When revising your warehouse design, ask yourself the following:

  • Does my current layout utilize space efficiently?
  • Do my employees have enough room to do their jobs properly?
  • How long has it been since I last updated my layout? Have we experienced a significant increase in sales volume in that time?
  • Do I want to incorporate any specific inventory logistics strategies into my layout (e.g. cross-docking, wave picking, etc.)?

Reorganize your stock keeping units (SKUs).
To ensure efficient operations and inventory management in your warehouse, organize products so that they’re easily accessible to inventory management personnel. This principle applies not only to your warehouse’s general layout but to your SKUs, as well. Strategically sort your SKUs and use slotting to group items together based on size, velocity, seasonality and other characteristics to reduce the amount of time employees spend searching for specific items.

You might also consider creating zones based on pick type to simplify order picking and reslotting. Place high volume, fast moving SKUs close to shipping areas in easy-to-reach locations so employees can retrieve them quickly. Finally, adopt lean inventory practices. By identifying and eliminating poor performing products, you can drastically reduce inventory levels and better enable employee efficiency during order fulfillment.

Invest in technology.
A warehouse management system (WMS) is a good place to start. A WMS is software designed to support and optimize warehouse functionality. A WMS can integrate systems and workflows, strategically organize execution systems, increase inventory visibility, mitigate the risk of demand volatility and more to ensure peak inventory management warehouse performance.

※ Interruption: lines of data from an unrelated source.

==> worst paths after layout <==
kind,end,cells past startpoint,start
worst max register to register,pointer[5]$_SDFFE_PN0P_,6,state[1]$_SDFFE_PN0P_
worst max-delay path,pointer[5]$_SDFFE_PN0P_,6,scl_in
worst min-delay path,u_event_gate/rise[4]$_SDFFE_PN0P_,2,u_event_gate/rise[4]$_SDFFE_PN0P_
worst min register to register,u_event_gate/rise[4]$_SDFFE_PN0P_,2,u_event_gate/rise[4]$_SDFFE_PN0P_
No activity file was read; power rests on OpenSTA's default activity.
<file path="src/shared/flag_bank_pkg.sv">
// Package: map, field positions and sizes for the latched monitor flag bank
package flag_bank_pkg;

  // Byte offsets of the flag field in the management map
  localparam logic [7:0] TEMPERATURE_FLAGS_AND_INIT_DONE = 8'h06;
  localparam logic [7:0] SUPPLY_VOLTAGE_FLAGS = 8'h07;
  localparam logic [7:0] VENDOR_MODULE_FLAGS = 8'h08;
  localparam logic [7:0] RX_POWER_FLAGS_LANES_1_2 = 8'h09;
  localparam logic [7:0] RX_POWER_FLAGS_LANES_3_4 = 8'h0a;
  localparam logic [7:0] TX_BIAS_FLAGS_LANES_1_2 = 8'h0b;
  localparam logic [7:0] TX_BIAS_FLAGS_LANES_3_4 = 8'h0c;
  localparam logic [7:0] TX_POWER_FLAGS_LANES_1_2 = 8'h0d;
  localparam logic [7:0] TX_POWER_FLAGS_LANES_3_4 = 8'h0e;
  localparam logic [7:0] RESERVED_LANE_FLAG_SET_FOUR = 8'h0f;
  localparam logic [7:0] RESERVED_LANE_FLAG_SET_FIVE = 8'h11;
  localparam logic [7:0] VENDOR_LANE_FLAG_SET_SIX = 8'h13;
  localparam logic [7:0] VENDOR_FLAG_BYTE = 8'h15;

  // Flag bytes held in flip-flops: offsets 6 to 14
  localparam logic [7:0] FIRST_FLAG_BYTE = TEMPERATURE_FLAGS_AND_INIT_DONE;
  localparam logic [7:0] LAST_FLAG_BYTE = TX_POWER_FLAGS_LANES_3_4;
  localparam int FLAG_BYTES = 9;

  // Positions of the four conditions inside a nibble
  localparam int HIGH_ALARM_BIT = 3;
  localparam int LOW_ALARM_BIT = 2;
  localparam int HIGH_WARN_BIT = 1;
  localparam int LOW_WARN_BIT = 0;
  localparam int UPPER_NIBBLE_LSB = 4;
  localparam int INIT_DONE_BIT = 0;

  // Monitored quantities: temperature, supply, then four lanes of each kind
  localparam int LANES = 4;
  localparam int QUANTITIES = 2 + 3 * LANES;
  localparam int TEMPERATURE_Q = 0;
  localparam int SUPPLY_Q = 1;
  localparam int RX_POWER_Q = 2;
  localparam int TX_BIAS_Q = RX_POWER_Q + LANES;
  localparam int TX_POWER_Q = TX_BIAS_Q + LANES;
  localparam int VALUE_WIDTH = 16;

  // Reset values
  localparam logic [7:0] FLAG_RESET = 8'h00;
  localparam logic [7:0] RESERVED_READ = 8'h00;
  localparam logic [1:0] PIN_SYNC_RESET = 2'h0;

endpackage

</file>
<file path="src/shared/monitor_cmp_if.sv">
// Interface: one monitored value, its four thresholds and the resulting conditions
`timescale 1ns/1ps
`default_nettype none
interface monitor_cmp_if;
  logic [flag_bank_pkg::VALUE_WIDTH-1:0] value;
  logic [3:0][flag_bank_pkg::VALUE_WIDTH-1:0] threshold;
  logic [3:0] condition;
  modport source (output value, output threshold, input condition);
  modport compare (input value, input threshold, output condition);
endinterface
`default_nettype wire

</file>
<file path="src/rtl/monitor_flag_latch_bank.sv">
// Module: latched alarm, warning and init-done flags in bytes 6 to 14 of the map
`timescale 1ns/1ps
`default_nettype none
module monitor_flag_latch_bank #(
  parameter int LANES = flag_bank_pkg::LANES,
  parameter int VALUE_WIDTH = flag_bank_pkg::VALUE_WIDTH
) (
  // Clock and reset
  input wire logic clk,
  input wire logic rst_n,
  // Module reset pin, asynchronous to clk
  input wire logic module_reset_pin_active_low,
  // Measurements from the monitor logic, same clock
  input wire logic [VALUE_WIDTH-1:0] temperature_value,
  input wire logic [VALUE_WIDTH-1:0] supply_value,
  input wire logic [LANES-1:0][VALUE_WIDTH-1:0] rx_power_value,
  input wire logic [LANES-1:0][VALUE_WIDTH-1:0] tx_bias_value,
  input wire logic [LANES-1:0][VALUE_WIDTH-1:0] tx_power_value,
  // Thresholds, index 3 high alarm, 2 low alarm, 1 high warning, 0 low warning
  input wire logic [3:0][VALUE_WIDTH-1:0] temperature_threshold,
  input wire logic [3:0][VALUE_WIDTH-1:0] supply_threshold,
  input wire logic [3:0][VALUE_WIDTH-1:0] rx_power_threshold,
  input wire logic [3:0][VALUE_WIDTH-1:0] tx_bias_threshold,
  input wire logic [3:0][VALUE_WIDTH-1:0] tx_power_threshold,
  // Init sequence status, level, same clock
  input wire logic init_sequence_done,
  // Byte read port from the two-wire management slave
  input wire logic read_strobe,
  input wire logic [7:0] read_addr,
  // Read answer
  output logic [7:0] read_data,
  output logic read_valid
);

  localparam int QUANTITIES = 2 + 3 * LANES;
  localparam int FLAG_BYTES = flag_bank_pkg::FLAG_BYTES;

  ////////////////////////////////////////////////////////////////////////////
  // Address decoding

  // True for an offset whose bits live in flip-flops
  function automatic logic is_flag_byte(input logic [7:0] addr);
    is_flag_byte = (addr >= flag_bank_pkg::FIRST_FLAG_BYTE) &&
      (addr <= flag_bank_pkg::LAST_FLAG_BYTE);
  endfunction

  // Index into the flag array for an offset in range
  function automatic logic [3:0] flag_index(input logic [7:0] addr);
    logic [7:0] diff;
    diff = addr - flag_bank_pkg::FIRST_FLAG_BYTE;
    flag_index = diff[3:0];
  endfunction

  ////////////////////////////////////////////////////////////////////////////
  // Module reset pin synchroniser

  logic [1:0] pin_sync;
  logic pin_reset_active;

  // The pin is asynchronous, so two flops before anything looks at it
  always_ff @(posedge clk or negedge rst_n) begin
    if (!rst_n) begin
      pin_sync <= flag_bank_pkg::PIN_SYNC_RESET;
    end else begin
      pin_sync <= {pin_sync[0], module_reset_pin_active_low};
    end
  end

  assign pin_reset_active = !pin_sync[1];

  ////////////////////////////////////////////////////////////////////////////
  // Threshold comparison, one comparator per monitored quantity

  logic [QUANTITIES-1:0][VALUE_WIDTH-1:0] all_value;
  logic [QUANTITIES-1:0][3:0][VALUE_WIDTH-1:0] all_threshold;
  logic [QUANTITIES-1:0][3:0] all_condition;

  // Quantity 0 temperature, 1 supply, then rx power, tx bias, tx power lanes
  assign all_value = {tx_power_value, tx_bias_value, rx_power_value,
    supply_value, temperature_value};
  assign all_threshold = {{LANES{tx_power_threshold}}, {LANES{tx_bias_threshold}},
    {LANES{rx_power_threshold}}, supply_threshold, temperature_threshold};

  generate
    for (genvar q = 0; q < QUANTITIES; q++) begin : g_cmp
      monitor_cmp_if cmp_bus ();
      assign cmp_bus.value = all_value[q];
      assign cmp_bus.threshold = all_threshold[q];
      assign all_condition[q] = cmp_bus.condition;
      threshold_compare #(
        .SIGNED_VALUE(q == flag_bank_pkg::TEMPERATURE_Q)
      ) u_cmp (
        .bus(cmp_bus)
      );
    end
  endgenerate

  ////////////////////////////////////////////////////////////////////////////
  // Init-done event

  logic init_done_prev;
  logic init_done_event;

  // Only the finishing edge sets the flag, so a read can clear it for good
  always_ff @(posedge clk or negedge rst_n) begin
    if (!rst_n) begin
      init_done_prev <= 1'b0;
    end else begin
      init_done_prev <= init_sequence_done;
    end
  end

  assign init_done_event = init_sequence_done && !init_done_prev;

  ////////////////////////////////////////////////////////////////////////////
  // Set terms for each held byte

  logic [FLAG_BYTES-1:0][7:0] set_term;
  logic [LANES-1:0][3:0] rx_cond;
  logic [LANES-1:0][3:0] bias_cond;
  logic [LANES-1:0][3:0] txp_cond;

  assign rx_cond = all_condition[flag_bank_pkg::RX_POWER_Q +: LANES];
  assign bias_cond = all_condition[flag_bank_pkg::TX_BIAS_Q +: LANES];
  assign txp_cond = all_condition[flag_bank_pkg::TX_POWER_Q +: LANES];

  // Module flags: condition nibble high, reserved bits never set
  assign set_term[0] = {all_condition[flag_bank_pkg::TEMPERATURE_Q], 3'h0,
    init_done_event};
  assign set_term[1] = {all_condition[flag_bank_pkg::SUPPLY_Q], 4'h0};
  assign set_term[2] = 8'h00;
  // Lower-numbered lane in the upper nibble for every lane pair
  assign set_term[3] = {rx_cond[0], rx_cond[1]};
  assign set_term[4] = {rx_cond[2], rx_cond[3]};
  assign set_term[5] = {bias_cond[0], bias_cond[1]};
  assign set_term[6] = {bias_cond[2], bias_cond[3]};
  assign set_term[7] = {txp_cond[0], txp_cond[1]};
  assign set_term[8] = {txp_cond[2], txp_cond[3]};

  ////////////////////////////////////////////////////////////////////////////
  // Latched flag storage

  logic [FLAG_BYTES-1:0][7:0] flag_byte;
  logic [FLAG_BYTES-1:0][7:0] next_flag_byte;
  logic read_hits_flags;
  logic [3:0] read_index;

  assign read_hits_flags = read_strobe && is_flag_byte(read_addr);
  assign read_index = flag_index(read_addr);

  // A set in the clearing cycle wins, so no event is lost to a read
  generate
    for (genvar b = 0; b < FLAG_BYTES; b++) begin : g_flag
      logic clear_this;
      assign clear_this = pin_reset_active ||
        (read_hits_flags && (read_index == 4'(b)));
      assign next_flag_byte[b] = clear_this ? set_term[b] :
        (flag_byte[b] | set_term[b]);
    end
  endgenerate

  // Flags start clear and only the set terms raise them
  always_ff @(posedge clk or negedge rst_n) begin
    if (!rst_n) begin
      flag_byte <= {FLAG_BYTES{flag_bank_pkg::FLAG_RESET}};
    end else begin
      flag_byte <= next_flag_byte;
    end
  end

  ////////////////////////////////////////////////////////////////////////////
  // Read answer

  logic [7:0] read_mux;

  // Reserved and vendor bytes 15 to 21, and every offset outside, read zero
  assign read_mux = is_flag_byte(read_addr) ? flag_byte[read_index] :
    flag_bank_pkg::RESERVED_READ;

  // The answer carries the flags as they stood before the read cleared them
  always_ff @(posedge clk or negedge rst_n) begin
    if (!rst_n) begin
      read_data <= flag_bank_pkg::RESERVED_READ;
      read_valid <= 1'b0;
    end else begin
      read_valid <= read_strobe;
      if (read_strobe) begin
        read_data <= read_mux;
      end
    end
  end

endmodule
`default_nettype wire

</file>
<file path="src/rtl/threshold_compare.sv">
// Module: compares one 16-bit measurement against its alarm and warning thresholds
`timescale 1ns/1ps
`default_nettype none
module threshold_compare #(
  parameter bit SIGNED_VALUE = 1'b0
) (
  // Value, thresholds and conditions
  monitor_cmp_if.compare bus
);

  logic over_alarm;
  logic under_alarm;
  logic over_warn;
  logic under_warn;

  // Same 16-bit format as the measurement; temperature is two's complement
  generate
    if (SIGNED_VALUE) begin : g_signed
      assign over_alarm = $signed(bus.value) >
        $signed(bus.threshold[flag_bank_pkg::HIGH_ALARM_BIT]);
      assign under_alarm = $signed(bus.value) <
        $signed(bus.threshold[flag_bank_pkg::LOW_ALARM_BIT]);
      assign over_warn = $signed(bus.value) >
        $signed(bus.threshold[flag_bank_pkg::HIGH_WARN_BIT]);
      assign under_warn = $signed(bus.value) <
        $signed(bus.threshold[flag_bank_pkg::LOW_WARN_BIT]);
    end else begin : g_unsigned
      assign over_alarm = bus.value > bus.threshold[flag_bank_pkg::HIGH_ALARM_BIT];
      assign under_alarm = bus.value < bus.threshold[flag_bank_pkg::LOW_ALARM_BIT];
      assign over_warn = bus.value > bus.threshold[flag_bank_pkg::HIGH_WARN_BIT];
      assign under_warn = bus.value < bus.threshold[flag_bank_pkg::LOW_WARN_BIT];
    end
  endgenerate

  // Nibble order: high alarm, low alarm, high warning, low warning
  assign bus.condition = {over_alarm, under_alarm, over_warn, under_warn};

endmodule
`default_nettype wire

</file>
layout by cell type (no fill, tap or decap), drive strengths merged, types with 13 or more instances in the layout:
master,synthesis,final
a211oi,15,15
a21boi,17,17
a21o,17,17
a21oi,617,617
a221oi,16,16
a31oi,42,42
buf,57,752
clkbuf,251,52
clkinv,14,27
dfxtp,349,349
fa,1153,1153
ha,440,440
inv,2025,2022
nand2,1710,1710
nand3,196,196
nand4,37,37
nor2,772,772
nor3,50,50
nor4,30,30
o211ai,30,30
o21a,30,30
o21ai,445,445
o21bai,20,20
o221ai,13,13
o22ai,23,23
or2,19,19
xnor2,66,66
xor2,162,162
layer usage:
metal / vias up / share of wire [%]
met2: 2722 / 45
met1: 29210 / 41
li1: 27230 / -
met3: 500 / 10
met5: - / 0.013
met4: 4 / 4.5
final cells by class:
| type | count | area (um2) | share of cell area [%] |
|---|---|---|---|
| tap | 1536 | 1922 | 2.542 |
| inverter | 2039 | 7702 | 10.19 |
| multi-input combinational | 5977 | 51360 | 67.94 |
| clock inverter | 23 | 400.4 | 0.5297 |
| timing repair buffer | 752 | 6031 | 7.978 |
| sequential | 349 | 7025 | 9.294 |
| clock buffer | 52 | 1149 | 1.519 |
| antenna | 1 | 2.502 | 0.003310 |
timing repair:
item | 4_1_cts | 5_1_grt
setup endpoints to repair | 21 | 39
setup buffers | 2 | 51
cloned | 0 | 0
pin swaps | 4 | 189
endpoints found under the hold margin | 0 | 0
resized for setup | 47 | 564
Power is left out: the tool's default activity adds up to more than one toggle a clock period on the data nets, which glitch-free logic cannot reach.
File: src/bps_pkg.sv
// Constants shared by the byte port block
package bps_pkg;

  // ----------------------------------------
  // Register indices (byte address = 4 * index)
  // ----------------------------------------
  localparam logic [7:0] IDX_DATA_PORT   = 8'h08;
  localparam logic [7:0] IDX_CTRL_PORT   = 8'h09;
  localparam logic [7:0] IDX_DATA_DIR    = 8'h88;
  localparam logic [7:0] IDX_CTRL_DIR_ST = 8'h89;
  localparam logic [7:0] IDX_ANALOG_CFG  = 8'h9F;

  // ----------------------------------------
  // Field positions of control_direction_status
  // ----------------------------------------
  localparam int BIT_IN_FULL  = 7;
  localparam int BIT_OUT_FULL = 6;
  localparam int BIT_OVERFLOW = 5;
  localparam int BIT_SLAVE    = 4;
  localparam int BIT_CDIR_HI  = 2;

  // ----------------------------------------
  // Control pin positions
  // ----------------------------------------
  localparam int PIN_READ   = 0;
  localparam int PIN_STORE  = 1;
  localparam int PIN_SELECT = 2;

  // ----------------------------------------
  // Reset values
  // ----------------------------------------
  localparam logic [7:0] RST_DATA_DIR   = 8'hFF;
  localparam logic [2:0] RST_CTRL_DIR   = 3'h7;
  localparam logic [2:0] RST_ANALOG_CFG = 3'h0;
  localparam logic [7:0] RST_LATCH      = 8'h00;

  // ----------------------------------------
  // Analog select decode: pins digital when both bits set
  // ----------------------------------------
  localparam logic [2:0] DIGITAL_CFG_MASK = 3'h6;

  // ----------------------------------------
  // AXI responses
  // ----------------------------------------
  localparam logic [1:0] RESP_OKAY   = 2'h0;
  localparam logic [1:0] RESP_SLVERR = 2'h2;

endpackage : bps_pkg
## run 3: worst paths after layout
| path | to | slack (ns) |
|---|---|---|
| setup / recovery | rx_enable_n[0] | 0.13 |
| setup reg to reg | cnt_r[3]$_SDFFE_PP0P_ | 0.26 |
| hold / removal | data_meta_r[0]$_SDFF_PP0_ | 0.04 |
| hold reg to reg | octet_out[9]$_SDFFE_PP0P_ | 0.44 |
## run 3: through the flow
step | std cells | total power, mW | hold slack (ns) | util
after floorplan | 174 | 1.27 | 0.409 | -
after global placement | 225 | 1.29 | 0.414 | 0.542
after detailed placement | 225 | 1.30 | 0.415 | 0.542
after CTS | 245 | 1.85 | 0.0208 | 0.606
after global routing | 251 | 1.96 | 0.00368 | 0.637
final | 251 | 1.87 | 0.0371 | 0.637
[config.mk]
export PLATFORM = sky130hd
export DESIGN_NAME = mcsr_unit
export DESIGN_NICKNAME = d
export VERILOG_FILES = /design/src/design/mcsr_pkg.sv /design/src/design/mcsr_barrel.sv /design/src/design/mcsr_timer.sv /design/src/design/mcsr_unit.sv
export VERILOG_INCLUDE_DIRS = /design/src /design/src/design
export SDC_FILE = /design/constraint.sdc
export NUM_CORES = 1
export LEC_CHECK = 0
export ABC_AREA = 1
export ABC_CLOCK_PERIOD_IN_PS = 10100
export BUFFER_PORTS_ARGS = -buffer_cell sky130_fd_sc_hd__clkbuf_2
export CORE_MARGIN = 4
export CORE_UTILIZATION = 40
export DETAILED_ROUTE_END_ITERATION = 8
export PLACE_DENSITY_LB_ADDON = 0.08
export SLEW_MARGIN = 10
export SYNTH_ARGS = -nofsm -noshare
export SYNTH_HDL_FRONTEND = slang
export SYNTH_HIERARCHICAL = 1
export SYNTH_SLANG_ARGS = --single-unit
[constraint.sdc]
create_clock -name pclk -period 10.1 [get_ports pclk]
set_input_delay 2.02 -clock pclk [delete_from_list [all_inputs] [get_ports pclk]]
set_output_delay 2.02 -clock pclk [all_outputs]
set_load 0.1 [all_outputs]
<file path="src/logic/dac_link_pkg.sv">
// shared constants and types for the dual converter serial link
package dac_link_pkg;
  localparam int WORD_BITS = 16;
  localparam int CTRL_BITS = 4;
  localparam int CODE_BITS = 10;
  localparam int CTRL_MSB  = 15;
  localparam int CODE_MSB  = 11;
  localparam int CODE_LSB  = 2;
  localparam int BIT_CNT_W = 5;
  localparam logic [9:0] CODE_RESET = 10'h000;
  localparam logic [15:0] WORD_RESET = 16'h0000;
  // serial clock divider: half period in system cycles
  localparam int SCK_HALF_NS     = 64;
  localparam int SYS_PERIOD_NS   = 8;
  localparam int SCK_HALF_CYCLES = (SCK_HALF_NS + SYS_PERIOD_NS - 1) / SYS_PERIOD_NS;
  localparam logic [7:0] DIV_RESET = 8'h00;
  localparam logic [4:0] BIT_CNT_RESET   = 5'h00;
  localparam logic [2:0] SYNC_HIGH_RESET = 3'h7;
  localparam logic [2:0] SYNC_LOW_RESET  = 3'h0;
  localparam logic [1:0] DATA_SYNC_RESET = 2'h0;
  localparam logic       AWAKE_RESET     = 1'b1;

  typedef enum logic [3:0] {
    CMD_NOP       = 4'h0,
    CMD_LOAD_A    = 4'h1,
    CMD_LOAD_B    = 4'h2,
    CMD_UPD_ALL   = 4'h8,
    CMD_LOAD_A_UP = 4'h9,
    CMD_LOAD_B_UP = 4'hA,
    CMD_WAKE      = 4'hD,
    CMD_SLEEP     = 4'hE,
    CMD_LOAD_BOTH = 4'hF
  } ctrl_code_t;
endpackage : dac_link_pkg

</file>
<file path="src/logic/dac_link_if.sv">
// three-wire serial link between host master and converter front end
`timescale 1ns/1ps
interface dac_link_if;
  logic load_strobe_n;
  logic sck;
  logic sdi;
  modport host (output load_strobe_n, output sck, output sdi);
  modport device (input load_strobe_n, input sck, input sdi);
endinterface : dac_link_if

</file>
<file path="src/logic/dac_front_end.sv">
// converter front end: serial shifter, command decode, input and converter registers
//
// Contract
// - shift only while strobe low
// - strobe rise executes held control code
// - sample data on serial clock rise
// - word is control, code, two pad bits
// - control first, msb first, pads last
// - two input and two converter registers
// - only converter registers drive outputs
// - both converter registers update together
// - output equals code over 1024 times reference
// - reset clears outputs to zero scale
// - code 1110 sleeps, registers kept
// - sleep ignores conversion code field
// - wake restores retained converter values
// - load while asleep, 1000 wakes and updates
// - host holds clock low at strobe fall
// - host raises strobe after sixteen bits
// - 0001/0010 load one input register only
// - 1000/1001/1010 wake and update both
// - 1101 only wakes
// - 1111 loads both, updates, wakes
`timescale 1ns/1ps
module dac_front_end #(
  parameter int CODE_W = dac_link_pkg::CODE_BITS
) (
  input  wire logic              clk_sys,
  input  wire logic              rst_n,
  dac_link_if.device             link,
  output logic [CODE_W-1:0]      analog_out_first,
  output logic [CODE_W-1:0]      analog_out_second,
  output logic                   analog_enable,
  output logic                   word_done
);
  // ==========================================================
  // command decode
  typedef struct packed {
    logic load_a;
    logic load_b;
    logic update;
    logic wake;
    logic sleep;
  } cmd_act_t;

  // actions of one control code; unlisted codes do nothing
  function automatic cmd_act_t decode_ctrl(input logic [3:0] code);
    cmd_act_t act_v;
    act_v = '0;
    case (code)
      dac_link_pkg::CMD_NOP: begin
        act_v = '0;
      end
      dac_link_pkg::CMD_LOAD_A: begin
        act_v.load_a = 1'b1;
      end
      dac_link_pkg::CMD_LOAD_B: begin
        act_v.load_b = 1'b1;
      end
      dac_link_pkg::CMD_UPD_ALL: begin
        act_v.update = 1'b1;
        act_v.wake   = 1'b1;
      end
      dac_link_pkg::CMD_LOAD_A_UP: begin
        act_v.load_a = 1'b1;
        act_v.update = 1'b1;
        act_v.wake   = 1'b1;
      end
      dac_link_pkg::CMD_LOAD_B_UP: begin
        act_v.load_b = 1'b1;
        act_v.update = 1'b1;
        act_v.wake   = 1'b1;
      end
      dac_link_pkg::CMD_WAKE: begin
        act_v.wake = 1'b1;
      end
      dac_link_pkg::CMD_SLEEP: begin
        act_v.sleep = 1'b1;
      end
      dac_link_pkg::CMD_LOAD_BOTH: begin
        act_v.load_a = 1'b1;
        act_v.load_b = 1'b1;
        act_v.update = 1'b1;
        act_v.wake   = 1'b1;
      end
      default: begin
        act_v = '0;
      end
    endcase
    return act_v;
  endfunction : decode_ctrl

  // rising edge seen on the synchronised copy of a pin
  function automatic logic sync_rose(input logic [2:0] taps);
    return taps[1] & ~taps[2];
  endfunction : sync_rose

  // ==========================================================
  // state
  typedef struct packed {
    logic [2:0]          cs_sync;
    logic [2:0]          sck_sync;
    logic [1:0]          sdi_sync;
    logic [15:0]         shift;
    logic [CODE_W-1:0]   in_a;
    logic [CODE_W-1:0]   in_b;
    logic [CODE_W-1:0]   dac_a;
    logic [CODE_W-1:0]   dac_b;
    logic                awake;
    logic                done;
  } fe_state_t;

  fe_state_t st_r;
  fe_state_t st_nxt;
  logic [CODE_W-1:0] new_code;
  logic [3:0]        ctrl;
  cmd_act_t          act;

  assign new_code = st_r.shift[dac_link_pkg::CODE_MSB:dac_link_pkg::CODE_LSB];
  assign ctrl     = st_r.shift[dac_link_pkg::CTRL_MSB -: dac_link_pkg::CTRL_BITS];
  assign act      = decode_ctrl(ctrl);

  // ==========================================================
  // next state
  always_comb begin
    st_nxt          = st_r;
    st_nxt.done     = 1'b0;
    // sync stage 0 only feeds stage 1
    st_nxt.cs_sync  = {st_r.cs_sync[1:0], link.load_strobe_n};
    st_nxt.sck_sync = {st_r.sck_sync[1:0], link.sck};
    st_nxt.sdi_sync = {st_r.sdi_sync[0], link.sdi};
    if (!st_r.cs_sync[1] && sync_rose(st_r.sck_sync)) begin
      st_nxt.shift = {st_r.shift[14:0], st_r.sdi_sync[1]};
    end
    if (sync_rose(st_r.cs_sync)) begin
      st_nxt.done = 1'b1;
      if (act.load_a) begin
        st_nxt.in_a = new_code;
      end
      if (act.load_b) begin
        st_nxt.in_b = new_code;
      end
      // both converter registers copy together, after any load of this word
      if (act.update) begin
        st_nxt.dac_a = st_nxt.in_a;
        st_nxt.dac_b = st_nxt.in_b;
      end
      if (act.wake) begin
        st_nxt.awake = 1'b1;
      end
      if (act.sleep) begin
        st_nxt.awake = 1'b0;
      end
    end
  end

  // ==========================================================
  // registers
  always_ff @(posedge clk_sys) begin
    if (!rst_n) begin
      st_r.cs_sync  <= dac_link_pkg::SYNC_HIGH_RESET;
      st_r.sck_sync <= dac_link_pkg::SYNC_LOW_RESET;
      st_r.sdi_sync <= dac_link_pkg::DATA_SYNC_RESET;
      st_r.shift    <= dac_link_pkg::WORD_RESET;
      st_r.in_a     <= dac_link_pkg::CODE_RESET;
      st_r.in_b     <= dac_link_pkg::CODE_RESET;
      st_r.dac_a    <= dac_link_pkg::CODE_RESET;
      st_r.dac_b    <= dac_link_pkg::CODE_RESET;
      st_r.awake    <= dac_link_pkg::AWAKE_RESET;
      st_r.done     <= 1'b0;
    end else begin
      st_r <= st_nxt;
    end
  end

  // outputs are converter codes (k/1024 of reference); only converter regs drive them
  assign analog_out_first  = st_r.dac_a;
  assign analog_out_second = st_r.dac_b;
  assign analog_enable     = st_r.awake;
  assign word_done         = st_r.done;
endmodule : dac_front_end

</file>
<file path="src/flat_wrapper.sv">
// flat-port wrapper written by rule: the top's interface ports become plain ports
module dac_front_end_flat 
#(
  parameter int CODE_W = dac_link_pkg::CODE_BITS
)
  (clk_sys, rst_n, analog_out_first, analog_out_second, analog_enable, word_done, link_load_strobe_n, link_sck, link_sdi);
  dac_link_if link_i ();
  input  wire logic clk_sys;
  input  wire logic rst_n;
  output logic [CODE_W-1:0] analog_out_first;
  output logic [CODE_W-1:0] analog_out_second;
  output logic analog_enable;
  output logic word_done;
  input wire logic [$bits(link_i.load_strobe_n)-1:0] link_load_strobe_n;
  input wire logic [$bits(link_i.sck)-1:0] link_sck;
  input wire logic [$bits(link_i.sdi)-1:0] link_sdi;
  assign link_i.load_strobe_n = link_load_strobe_n;
  assign link_i.sck = link_sck;
  assign link_i.sdi = link_sdi;
  dac_front_end #(.CODE_W(CODE_W)) u_core (.clk_sys(clk_sys), .rst_n(rst_n), .link(link_i), .analog_out_first(analog_out_first), .analog_out_second(analog_out_second), .analog_enable(analog_enable), .word_done(word_done));
endmodule
</file>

It’s also wise to invest in systems with business intelligence (BI) capabilities. BI uses technology to collect, analyze and transform data into actionable information. You can use this information to forecast inventory demand based on product and vendor performance, reduce excess inventory, put together fill rate reports, implement real-time inventory tracking and get an accurate account of what’s in-stock at any given point in time.

Automate everything.
One of the benefits of investing in technology is gaining the ability to automate essential workflows, including data collection, barcoding, scanning, picking and packing, shipping, inventory tracking and more. Automated inventory warehouse management allows for greater scalability, decreases the risk of human error, increases efficiency and saves time and money on manual labor. Once you’ve implemented inventory management warehouse technology, take care to regularly reevaluate your automation strategy to ensure that it continues to meet your business’s efficiency standards. 

Enable your employees.
One of the best ways to improve overall inventory warehouse management is to make it easier for warehouse employees to do their jobs — and to do them efficiently. This can be as simple as setting strict safety standards to protect your employees from potential harm on the warehouse floor or adjusting your cleaning schedule to a more optimal time. Develop a detailed organization plan so that it’s easier for staff to identify where high-volume products are located.

From a technical perspective, use automation to maintain accurate records of all warehouse activities that employees can refer to on a moment’s notice. Whenever you implement new technology, take the time to host mandatory training sessions and familiarize all warehouse personnel with new software and systems. By empowering your staff with this valuable knowledge, you present them with additional opportunities to optimize inventory management on an everyday basis.

It goes without saying that an organized warehouse is an efficient warehouse. But even more than that, an organized warehouse plays an important role in driving omni-channel success across the supply chain. By implementing the practices listed above, as well as investing in the right software systems, you can simplify day-to-day operations, improve employee morale and move inventory faster.